Once you reach the top, you’ll have 360-degree views of Santiago and the Andes Mountains. If you’re lucky, you’ll see the snow-capped peaks of the Andes glistening in the sun. The statue of the Virgin Mary is at the top—you can walk up to it and take photos. Pro tip: Go around sunset (around 6 PM in summer) for the best light— the city lights start to come on, and the mountains turn pink and orange.
7:00 PM: Dinner at Peumayén Ancestral Food (Local Flavors)
If you want to try something unique, head to Peumayén Ancestral Food in Providencia. This restaurant serves traditional Chilean indigenous food—think ingredients like quinoa, potatoes, and local meats, prepared in ancient ways. They offer a tasting menu (about $40 USD per person) that includes 5-6 courses, each highlighting a different region of Chile.
My favorite dish: the llama tartare—tender llama meat mixed with herbs, onions, and chili, served with crispy quinoa crackers. It sounds weird, but it’s delicious. The restaurant also has a great selection of local wines and Pisco sours (Chile’s national cocktail—try one, but go easy—they’re strong).
Day 3: Valparaíso & Viña del Mar—Coastal Charm and Street Art
Today, you’ll take a day trip to Valparaíso and Viña del Mar—two coastal cities about 120 kilometers west of Santiago. The drive takes about 1.5-2 hours, so leave early (8:30 AM) to make the most of the day. I recommend booking a private transfer or a small group tour—public buses are cheap (about $5 USD one way), but they’re crowded and don’t stop at the best spots.
10:00 AM: Viña del Mar—The “Garden City”
Viña del Mar is a beautiful coastal city known as the “Garden City” because of its lush parks and gardens. It’s a popular weekend destination for Santiago residents, so it can get busy, but it’s worth a stop.
First, visit the Reloj de Flores (Flower Clock)—a iconic clock made entirely of flowers. It’s located in a small park near the beach, and it’s a great spot for photos. The clock changes with the seasons—different flowers are used depending on the time of year. Next, head to the beachfront—walk along the boardwalk, watch the waves crash, and soak up the coastal vibe.
Lunch in Viña del Mar: Go to a seafood restaurant near the beach—try El Marisco de Pepe. They serve fresh fish, shrimp, and ceviche (raw fish marinated in lime juice and chili). The ceviche here is some of the best in Chile—fresh, tangy, and not too spicy. Pair it with a cold beer (try a Cristal or a Escudo—Chile’s most popular beers).

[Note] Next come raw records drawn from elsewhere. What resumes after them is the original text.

[src/rtl/rr_mux4_arbiter_pkg.sv]
// ============================================================
// rr_mux4_arbiter_pkg : shared types/constants for the 4-way RR arbiter
// Rev 1.0
// ============================================================
`default_nettype none

package rr_mux4_arbiter_pkg;

  localparam int c_NUM_REQ = 4;
  localparam int c_SEL_W   = 2;

  typedef enum logic [0:0] {
    ST_IDLE = 1'b0,
    ST_BUSY = 1'b1
  } state_t;

  // First set bit of i_mask found scanning from i_ptr upward, wrapping mod 4.
  function automatic logic [c_SEL_W-1:0] rr_pick(
    input logic [c_NUM_REQ-1:0] i_mask,
    input logic [c_SEL_W-1:0]   i_ptr
  );
    logic [c_SEL_W-1:0] v_idx;
    logic [c_SEL_W-1:0] v_pick;
    v_pick = i_ptr;
    for (int i = c_NUM_REQ - 1; i >= 0; i--) begin
      v_idx = i_ptr + c_SEL_W'(i);
      if (i_mask[v_idx]) v_pick = v_idx;
    end
    return v_pick;
  endfunction

endpackage

`default_nettype wire

[src/rtl/rr_mux4_arbiter_mux4_w.sv]
// ============================================================
// mux4_w : W-bit 4-to-1 combinational multiplexer
// Rev 1.0
// ============================================================
`default_nettype none

module mux4_w
  import rr_mux4_arbiter_pkg::*;
#(
  parameter int W = 1
) (
  input  logic [W-1:0]       i_d0,
  input  logic [W-1:0]       i_d1,
  input  logic [W-1:0]       i_d2,
  input  logic [W-1:0]       i_d3,
  input  logic [c_SEL_W-1:0] i_sel,
  output logic [W-1:0]       o_y
);

  always_comb begin
    o_y = i_d0;
    case (i_sel)
      2'd0:    o_y = i_d0;
      2'd1:    o_y = i_d1;
      2'd2:    o_y = i_d2;
      default: o_y = i_d3;
    endcase
  end

endmodule

`default_nettype wire

[src/rtl/rr_mux4_arbiter.sv]
// ============================================================
// rr_mux4_arbiter : round-robin 4-requester arbiter with bounded hold
//                   and shared data channel mux
// Rev 1.0
// ============================================================
`default_nettype none

module rr_mux4_arbiter
  import rr_mux4_arbiter_pkg::*;
#(
  parameter int W        = 1,
  parameter int MAX_HOLD = 4
) (
  input  logic                 clk,
  input  logic                 rst_n,
  input  logic [c_NUM_REQ-1:0] req,
  input  logic [W-1:0]         din0,
  input  logic [W-1:0]         din1,
  input  logic [W-1:0]         din2,
  input  logic [W-1:0]         din3,
  output logic [c_NUM_REQ-1:0] grant,
  output logic                 s0,
  output logic                 s1,
  output logic [W-1:0]         out,
  output logic                 out_valid
);

  localparam logic [3:0] c_HOLD_MAX = 4'(MAX_HOLD - 1);

  state_t                 r_state,  w_state_nxt;
  logic [c_NUM_REQ-1:0]   r_grant,  w_grant_nxt;
  logic [c_SEL_W-1:0]     r_sel,    w_sel_nxt;
  logic [c_SEL_W-1:0]     r_ptr,    w_ptr_nxt;
  logic [3:0]             r_hold,   w_hold_nxt;

  logic [c_NUM_REQ-1:0]   w_others;
  logic [c_NUM_REQ-1:0]   w_mask;
  logic                   w_move;
  logic [c_SEL_W-1:0]     w_pick;
  logic [W-1:0]           w_mux_y;

  assign w_others = req & ~r_grant;
  assign w_pick   = rr_pick(w_mask, r_ptr);

  always_comb begin
    w_state_nxt = r_state;
    w_grant_nxt = r_grant;
    w_sel_nxt   = r_sel;
    w_ptr_nxt   = r_ptr;
    w_hold_nxt  = r_hold;
    w_mask      = '0;
    w_move      = 1'b0;

    case (r_state)
      ST_IDLE: begin
        if (|req) begin
          w_move = 1'b1;
          w_mask = req;
        end
      end
      default: begin
        if (req[r_sel]) begin
          if (r_hold < c_HOLD_MAX) begin
            w_hold_nxt = r_hold + 4'd1;
          end else if (|w_others) begin
            w_move = 1'b1;
            w_mask = w_others;
          end
          // Lone requester at the limit keeps the channel; counter saturates.
        end else if (|w_others) begin
          w_move = 1'b1;
          w_mask = w_others;
        end else begin
          w_state_nxt = ST_IDLE;
          w_grant_nxt = '0;
        end
      end
    endcase

    if (w_move) begin
      w_state_nxt = ST_BUSY;
      w_grant_nxt = c_NUM_REQ'(1) << w_pick;
      w_sel_nxt   = w_pick;
      w_ptr_nxt   = w_pick + 2'd1;
      w_hold_nxt  = '0;
    end
  end

  always_ff @(posedge clk or negedge rst_n) begin
    if (!rst_n) begin
      r_state <= ST_IDLE;
      r_grant <= '0;
      r_sel   <= '0;
      r_ptr   <= '0;
      r_hold  <= '0;
    end else begin
      r_state <= w_state_nxt;
      r_grant <= w_grant_nxt;
      r_sel   <= w_sel_nxt;
      r_ptr   <= w_ptr_nxt;
      r_hold  <= w_hold_nxt;
    end
  end

  mux4_w #(.W(W)) u_mux (
    .i_d0  (din0),
    .i_d1  (din1),
    .i_d2  (din2),
    .i_d3  (din3),
    .i_sel (r_sel),
    .o_y   (w_mux_y)
  );

  assign grant     = r_grant;
  assign s0        = r_sel[0];
  assign s1        = r_sel[1];
  assign out_valid = |r_grant;
  assign out       = out_valid ? w_mux_y : '0;

endmodule

`default_nettype wire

1:00 PM: Valparaíso—A UNESCO World Heritage Site
Valparaíso is a colorful, bohemian port city that’s been designated a UNESCO World Heritage Site. It’s known for its hills, historic funiculars (ascensores), and street art. Unlike Viña del Mar, Valparaíso is a bit rough around the edges—but that’s part of its charm.
Start by taking one of the historic funiculars up to Cerro Alegre or Cerro Concepción—these are the most picturesque hills. The funiculars are old (some date back to the 19th century) and a bit rickety, but they’re safe and offer great views of the harbor. Once you’re at the top, wander the narrow, cobblestone streets—every wall is covered in street art, from murals of local heroes to abstract designs. You’ll also find cozy cafes, boutique shops, and small galleries.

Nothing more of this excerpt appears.